12.1.6 Non-Human Toxicity Excerpts

/LABORATORY ANIMALS: Developmental or Reproductive Toxicity/ ... Negative teratolgic testing /was reported/ in rats, rabbits and mice. Doses of up to 45 mg per kg /of fenfluramine/ were given subcutaneously to rats on days 5 through 14 of gestation. Postnatal studies of rats whose mothers received 20 mg per kg daily during most of gestation were reported to be different from controls. Locomotor tests (pivoting) were the most altered. Brain weight, but not DNA, was significantly reduced in the pups at 70 days of postnatal life.
Shepard, T.H. Catalog of Teratogenic Agents. 5th ed. Baltimore, MD: The Johns Hopkins University Press, 1986., p. 256
/LABORATORY ANIMALS: Developmental or Reproductive Toxicity/ Studies in rats showed decreases in the rate of conception and survival rate at weaning and some potential teratogenicity; however, no adverse effects were reported in reproduction studies in other species (rabbits, monkeys, mice, and chickens).
McEvoy, G.K. (ed.). American Hospital Formulary Service - Drug Information 97. Bethesda, MD: American Society of Health-System Pharmacists, Inc. 1997 (Plus Supplements)., p. 1770
/LABORATORY ANIMALS: Acute Exposure/ Fenfluramine is a potent serotonin releasing drug used primarily as an anorectic agent. The symptomatology of its acute lethality has been well documented in animal models such as the rat. A very prominent feature of this lethality profile is hypoxia, as demonstrated by the onset of severe cyanosis just prior to death. It is not clear in the literature whether this hypoxia is the result of a direct pulmonary effect or is secondary to cardiac injury. To further characterize this aspect of fenfluramine's toxicity, respiratory and electrocardiographic measurements were taken in anesthetized rats subjected to high doses of fenfluramine (129.6 mg/kg, ip). Death occurred in these animals within 15 min of drug administration, apparently as the result of abrupt respiratory cessation, followed by cardiac ischemia. No significant gross or histopathological lesions were evident in these animals.
Hunsinger RN, Wright D; Pharmacol Res 22 (3): 371-8 (1990)
/GENOTOXICITY/ Fenfluramine, an amphetamine derivative used in the treatment of obesity, has been evaluated in vivo in the bone marrow cells of Swiss albino mice using two cytogenetic endpoints for assessing its genotoxic and clastogenic potentials. Concentrations of 0.75, 1.5, 3.0, and 5.0 mg/kg b.w. were administered orally for the study of sister chromatid exchange frequencies and chromosome aberrations (CA). SCE frequencies showed a positive dose response; 1.5 mg/kg being the minimum effective concentration. Fen caused a prolongation of cell cycle at all concentrations. Except for the minimum therapeutic dose (0.75 mg), all other doses (1.5, 3.0, and 5.0 mg) showed a significant increase in the percentage of damaged cells over that of the vehicle control. The degree of clastogenicity was directly proportional to the dosage used and inversely related with the duration of treatment. A gradual reduction of the clastogenic potential was observed after 12 and 24 hr of exposure, indicating that the maximum effect occurs at the middle or late synthetic phase of the cell cycle. This study, probably the first detailed screening of the drug for its genotoxicity, shows that Fen is moderately clastogenic and a DNA damaging agent in vivo.
Agarwal K et al; Environ Mol Mutagen 19 (4): 323-6 (1992)

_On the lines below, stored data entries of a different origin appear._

This design comes from an exercise in tuning for small area, a short achievable clock period and few clock cycles on the open sky130 flow, not from production work.
No functional check of the RTL was part of any run shown here.
Power is estimated from default activity; no workload was simulated.

<file path="flow/config.mk">
export PLATFORM = sky130hd
export DESIGN_NAME = adb_packet_receive_queue_top
export DESIGN_NICKNAME = adb_packet_receive_queue_top
export VERILOG_FILES = /design/flow/design.v
export SDC_FILE = /design/flow/constraint.sdc
export NUM_CORES = 4
export LEC_CHECK = 0
export CAP_MARGIN = 20
export CORE_MARGIN = 2
export CORE_UTILIZATION = 65
export SETUP_SLACK_MARGIN = 4.3
export SLEW_MARGIN = 20
</file>
<file path="flow/constraint.sdc">
create_clock -name core_clock -period 7.0 [get_ports {clk}]
set_input_delay 1.4000 -clock core_clock [delete_from_list [all_inputs] [get_ports {clk}]]
set_output_delay 1.4000 -clock core_clock [all_outputs]
set_load 0.01 [all_outputs]
</file>
From an optimization exercise on the open Yosys and OpenROAD flow, aimed at small area, a short achievable clock period and few clock cycles; shortcuts taken in it are not production practice. At most, simulation tests tie the RTL to the original design; equivalence was not proved. Power is estimated from default activity; no workload was simulated.

==> inputs of build 80 <==
// net_core
module net_core (
    input  logic                      clk,
    input  logic                      n_reset,
    input  logic                      pkt_valid_i,
    input  logic [10-1:0] pkt_id_i,
    input  logic [1:0]                pkt_op_i,
    input  logic [8-1:0]  pkt_addr_i,
    input  logic [32-1:0]   pkt_data_i,
    output logic                      running_o,
    output logic                      exception_o,
    output logic                      trace_we_o,
    output logic [5-1:0]    trace_addr_o,
    output logic [32-1:0]   trace_data_o
);
export LEC_CHECK = 0
export CAP_MARGIN = 20
export CORE_MARGIN = 2
export CORE_UTILIZATION = 40
export SETUP_SLACK_MARGIN = 3.6
export SLEW_MARGIN = 20
create_clock -name core_clock -period 7.2 [get_ports {clk}]
run.sh (not shown) runs the stock make flow with config.mk's settings and CLKGATE_MAP_FILE= SYNTH_SCRIPT=/design/flow/synth_recipe.tcl, a recipe that flattens the netlist after the stock synthesis.
==> inputs of trial 22, as changes to build 80 <==
--- a/flow/design.v
+++ b/flow/design.v
@@ -101,38 +101,23 @@
         if (!n_reset)
             iw_v <= 1'b0;
         else
             iw_v <= pkt_hit && !running_r && (pkt_op_i == 2'd1);
         iw_a <= pkt_addr_i;
         iw_d <= encode(pkt_data_i[15:0]);
     end
     logic [13:0] imem [0:255];
-    logic [255:0] im_sel;
-    logic [13:0]  im_rd;
-    for (genvar i = 0; i < 256; i++)
-    begin : g_im
-        always_ff @(posedge clk)
-        begin
-            if (iw_v && (iw_a == i))
-                imem[i] <= iw_d;
-        end
-    end
-    always_comb
+    always_ff @(posedge clk)
     begin
-        for (int i = 0; i < 256; i++)
-            im_sel[i] = pc_hi[i / 16] && pc_lo[i % 16];
-        im_rd = 14'd0;
-        for (int i = 0; i < 256; i++)
-            im_rd = im_rd | ({14{im_sel[i]}} & imem[i]);
+        if (iw_v)
+            imem[iw_a] <= iw_d;
     end
     logic [7:0]  pc_r;
     logic [7:0]  pc_n;
-    logic [15:0] pc_hi;          
-    logic [15:0] pc_lo;          
     logic        fd_valid;
     logic [13:0] fd_ins;
     logic [7:0]  fd_pc;
     logic        fd_fold;
     logic        fd_ftype;       
     logic        fd_pnt;         
     logic [1:0]  fd_bidx;
     logic [3:0]  fd_bcnt;
@@ -153,25 +138,23 @@
     logic        de_pnt;
     logic [1:0]  de_bidx;
     logic [3:0]  de_bcnt;
     logic        m_a;
     logic        m_b;
     logic [31:0] fw_a;           
     logic [31:0] fw_b;           
     logic        w_we;
-    logic [31:1] w_wen;          
-    logic [31:0] t_data;         
     logic        w_alu;
     logic [4:0]  w_rd;
     logic [31:0] w_res;
     logic [7:0]  w_pc;
     assign trace_we_o   = w_we;
     assign trace_addr_o = w_rd;
-    assign trace_data_o = t_data;
+    assign trace_data_o = w_res;
     logic [31:0] a, b;
     logic        a_zero;
     logic [31:0] addsub;
     logic [31:0] alu_res;
     logic        e_live;
     logic        br_taken;
     logic        redir_e;
     logic [7:0]  e_tgt;
@@ -208,28 +191,19 @@
     assign kill_fd  = redir_e || done_d;
     assign d_ptk    = (fd_ins[13:10] == C_J)
                       || (((fd_ins[13:10] == C_BEQZ) || (fd_ins[13:10] == C_BNEZ)) && fd_ins[4]);
     assign redir_d  = fd_valid && d_ptk && !redir_e;
     assign d_tgt    = fd_pc + {{3{fd_ins[4]}}, fd_ins[4:0]};
     always_ff @(posedge clk)
     begin
         if (!n_reset)
-        begin
             w_we   <= 1'b0;
-            w_wen  <= '0;
-        end
         else
-        begin
             w_we   <= e_live && de_wr;
-            for (int i = 1; i < 32; i++)
-                w_wen[i] <= e_live && de_wr && (de_rd == i);
-        end
-        if (e_live && de_wr)
-            t_data <= alu_res;
         w_alu   <= de_alu;
         w_rd    <= de_rd;
         w_res   <= alu_res;
         fw_a    <= alu_res & {32{m_a}};
         fw_b    <= (alu_res ^ {32{d_op == C_SUB}}) & {32{m_b}};
         w_pc    <= de_pc;
     end
     always_ff @(posedge clk)
@@ -337,29 +311,24 @@
             pc_o = bt_pnt ? pc_r + 8'd2 : bt_hit_tgt;
         else
             pc_o = pc_r + 8'd1;
     end
     assign pc_n = redir_e ? e_tgt : pc_o;
     always_ff @(posedge clk)
     begin
         pc_r <= pc_n;
-        for (int i = 0; i < 16; i++)
-        begin
-            pc_hi[i] <= redir_e ? (e_tgt[7:4] == i) : (pc_o[7:4] == i);
-            pc_lo[i] <= redir_e ? (e_tgt[3:0] == i) : (pc_o[3:0] == i);
-        end
     end
     always_ff @(posedge clk)
     begin
         if (!n_reset)
             fd_valid <= 1'b0;
         else
             fd_valid <= running_r && !kill_fd && !redir_d;
-        fd_ins   <= im_rd;
+        fd_ins   <= imem[pc_r];
         fd_pc    <= pc_r;
         fd_fold  <= bt_hit;
         fd_ftype <= bt_hit_type;
         fd_pnt   <= bt_pnt;
         fd_bidx  <= bt_hit_idx;
         fd_bcnt  <= bt_hit_cnt;
         fd_btgt  <= bt_hit_tgt;
     end
@@ -370,17 +339,17 @@
     assign d_op = fd_ins[13:10];
     assign d_rd = fd_ins[9:5];
     assign d_rs = fd_ins[4:0];
     assign rf[31:0] = 32'd0;
     for (genvar i = 1; i < 32; i++)
     begin : g_rf
         always_ff @(posedge clk)
         begin
-            if (w_wen[i])
+            if (w_we && (w_rd == i))
                 rf[32*i +: 32] <= w_res;
         end
     end
     function automatic logic [31:0] rf_read(input logic [4:0] ad);
         if (w_we && (w_rd == ad))
             rf_read = w_res;
         else
             rf_read = rf[32*ad +: 32];
Settings changed: SETUP_SLACK_MARGIN 3.6 to 3.5.
==> run notes <==
|  | trial 22 | build 80 |
|---|---|---|
| Post-Syn Nets | 10,363 | 11,315 |
| CTS resizes | 350 | 540 |
| X dimension of the die | 716 um | 708 um |
| Detailed placer's ending HPWL | 338,000 um | 828,000 um |
| Count of placed standard cells including taps | 16,858 | 17,854 |
| Syn Std Cell Area | 203,000 um2 | 198,000 um2 |
| RePlAce Congestion | 0.882 | 1.27 |
| Area of placed instances | 214,000 um2 | 213,000 um2 |
| Clock buffers created by TritonCTS | 527 | 554 |
| Gate count of the mapped netlist | 10,218 | 11,169 |
| Starting Density | 40.2% | 40.2% |
| Yosys reg bits | 4,982 | 5,077 |
| Post-CTS Setup Inserts | 41 | 91 |
| Result of the run | no timing/DRC/antenna violations | did not finish |
| Stage where the flow stopped | - | 5_1_grt |
| Rows | 261 | 258 |
| Number of distinct library cells after synthesis | 73 | 92 |
Testbench counts of trial 22, summed over its fixed seeds: cycles 70,945.
Function not checked in build 80: the RTL went through the layout flow alone.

12.1.7 Populations at Special Risk

Clinical studies of dexfenfluramine did not include sufficient numbers of patients 65 years of age and older to determine whether geriatric patients respond differently than younger patients. Because geriatric patients generally are more sensitive to drugs that affect the CNS, dexfenfluramine should be used with caution in these patients. The greater frequency of decreased hepatic, renal, and/or cardiac function and of concomitant disease and drug therapy observed in the elderly should also be considered. /Dexfenfluramine/
McEvoy, G.K. (ed.). American Hospital Formulary Service - Drug Information 97. Bethesda, MD: American Society of Health-System Pharmacists, Inc. 1997 (Plus Supplements)., p. 1784

12.1.8 Protein Binding

Fenfluramine is 50% bound to plasma proteins independent of plasma drug concentration.

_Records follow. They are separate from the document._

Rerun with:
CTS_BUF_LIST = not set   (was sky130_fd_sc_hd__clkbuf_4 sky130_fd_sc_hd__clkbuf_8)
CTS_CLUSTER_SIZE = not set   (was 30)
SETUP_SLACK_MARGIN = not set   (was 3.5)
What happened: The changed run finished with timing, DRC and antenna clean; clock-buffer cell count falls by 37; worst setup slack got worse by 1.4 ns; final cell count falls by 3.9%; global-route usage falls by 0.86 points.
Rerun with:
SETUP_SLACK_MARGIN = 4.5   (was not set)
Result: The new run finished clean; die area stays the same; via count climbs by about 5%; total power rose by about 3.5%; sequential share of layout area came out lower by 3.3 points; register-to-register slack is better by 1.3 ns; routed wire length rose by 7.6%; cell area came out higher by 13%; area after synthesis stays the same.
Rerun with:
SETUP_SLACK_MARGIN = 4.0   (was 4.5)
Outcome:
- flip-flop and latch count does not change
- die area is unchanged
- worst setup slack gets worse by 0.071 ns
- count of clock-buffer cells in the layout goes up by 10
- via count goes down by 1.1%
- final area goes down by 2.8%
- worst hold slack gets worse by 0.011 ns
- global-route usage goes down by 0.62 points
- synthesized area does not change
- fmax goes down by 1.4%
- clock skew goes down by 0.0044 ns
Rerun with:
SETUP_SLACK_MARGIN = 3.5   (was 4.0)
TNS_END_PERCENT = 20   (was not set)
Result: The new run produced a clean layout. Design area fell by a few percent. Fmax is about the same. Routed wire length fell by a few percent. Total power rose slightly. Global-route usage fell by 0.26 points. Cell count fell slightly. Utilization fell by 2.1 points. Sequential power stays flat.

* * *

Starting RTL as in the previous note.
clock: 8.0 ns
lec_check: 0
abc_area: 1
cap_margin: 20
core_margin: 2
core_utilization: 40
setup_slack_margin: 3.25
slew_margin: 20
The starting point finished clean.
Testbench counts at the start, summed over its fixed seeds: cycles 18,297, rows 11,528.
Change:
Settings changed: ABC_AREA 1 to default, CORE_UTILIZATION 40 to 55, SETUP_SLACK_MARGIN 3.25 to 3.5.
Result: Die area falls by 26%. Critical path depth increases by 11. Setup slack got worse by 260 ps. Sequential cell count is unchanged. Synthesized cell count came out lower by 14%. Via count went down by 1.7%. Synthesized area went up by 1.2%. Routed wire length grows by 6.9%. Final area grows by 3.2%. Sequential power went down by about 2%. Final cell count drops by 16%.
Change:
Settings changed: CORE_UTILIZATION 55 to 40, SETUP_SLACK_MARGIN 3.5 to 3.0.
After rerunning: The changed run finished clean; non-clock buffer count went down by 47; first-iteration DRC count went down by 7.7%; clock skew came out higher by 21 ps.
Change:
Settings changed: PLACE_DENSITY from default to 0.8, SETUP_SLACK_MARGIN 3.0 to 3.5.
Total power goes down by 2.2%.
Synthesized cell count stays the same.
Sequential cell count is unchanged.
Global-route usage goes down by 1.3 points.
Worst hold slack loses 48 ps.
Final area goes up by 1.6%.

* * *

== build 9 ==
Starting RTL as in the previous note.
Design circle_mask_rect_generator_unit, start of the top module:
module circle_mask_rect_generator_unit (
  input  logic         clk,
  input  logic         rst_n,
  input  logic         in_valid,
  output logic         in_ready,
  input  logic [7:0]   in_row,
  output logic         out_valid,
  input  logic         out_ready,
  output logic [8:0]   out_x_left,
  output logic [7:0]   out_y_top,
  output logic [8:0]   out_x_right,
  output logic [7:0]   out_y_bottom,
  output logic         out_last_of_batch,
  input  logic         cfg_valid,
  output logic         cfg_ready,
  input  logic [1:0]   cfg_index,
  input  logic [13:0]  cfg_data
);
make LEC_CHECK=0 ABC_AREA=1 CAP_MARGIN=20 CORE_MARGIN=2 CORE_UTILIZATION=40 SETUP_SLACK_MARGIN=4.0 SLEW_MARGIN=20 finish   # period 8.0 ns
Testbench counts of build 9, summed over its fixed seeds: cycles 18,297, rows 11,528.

12.2 Ecological Information

12.2.1 Environmental Fate / Exposure Summary

Fenfluramine's former production and use as a pharmaceutical agent for the treatment of obesity may result in its release to the environment through various waste streams. If released to air, an estimated vapor pressure of 4.1X10-2 mm Hg at 25 °C indicates fenfluramine will exist solely as a vapor in the atmosphere. Vapor-phase fenfluramine will be degraded in the atmosphere by reaction with photochemically-produced hydroxyl radicals; the half-life for this reaction in air is estimated to be 4 hours. Fenfluramine does not contain chromophores that absorb at wavelengths >290 nm and therefore is not expected to be susceptible to direct photolysis by sunlight. If released to soil, fenfluramine is expected to have low mobility based upon an estimated Koc of 1,600. The pKa of fenfluramine is 9.6, indicating that this compound will partially exist in the cation form in the environment and cations generally adsorb more strongly to organic carbon and clay than their neutral counterparts. Volatilization from moist soil surfaces is expected to be an important fate process based upon an estimated Henry's Law constant of 2.7X10-5 atm-cu m/mole. Biodegradation data were not available for fenfluramine. If released into water, fenfluramine is not expected to adsorb to suspended solids and sediment based upon the estimated Koc. Volatilization from water surfaces is expected to be an important fate process based upon this compound's estimated Henry's Law constant. Estimated volatilization half-lives for a model river and model lake are 2 days and 20 days, respectively. An estimated BCF of 80 suggests the potential for bioconcentration in aquatic organisms is moderate. Hydrolysis is not expected to be an important environmental fate process since this compound lacks functional groups that hydrolyze under environmental conditions. Occupational exposure to fenfluramine may have occurred through dermal contact with this compound at workplaces where fenfluramine was produced or used. Exposure to fenfluramine among the general population may have been limited to those administered the drug. (SRC)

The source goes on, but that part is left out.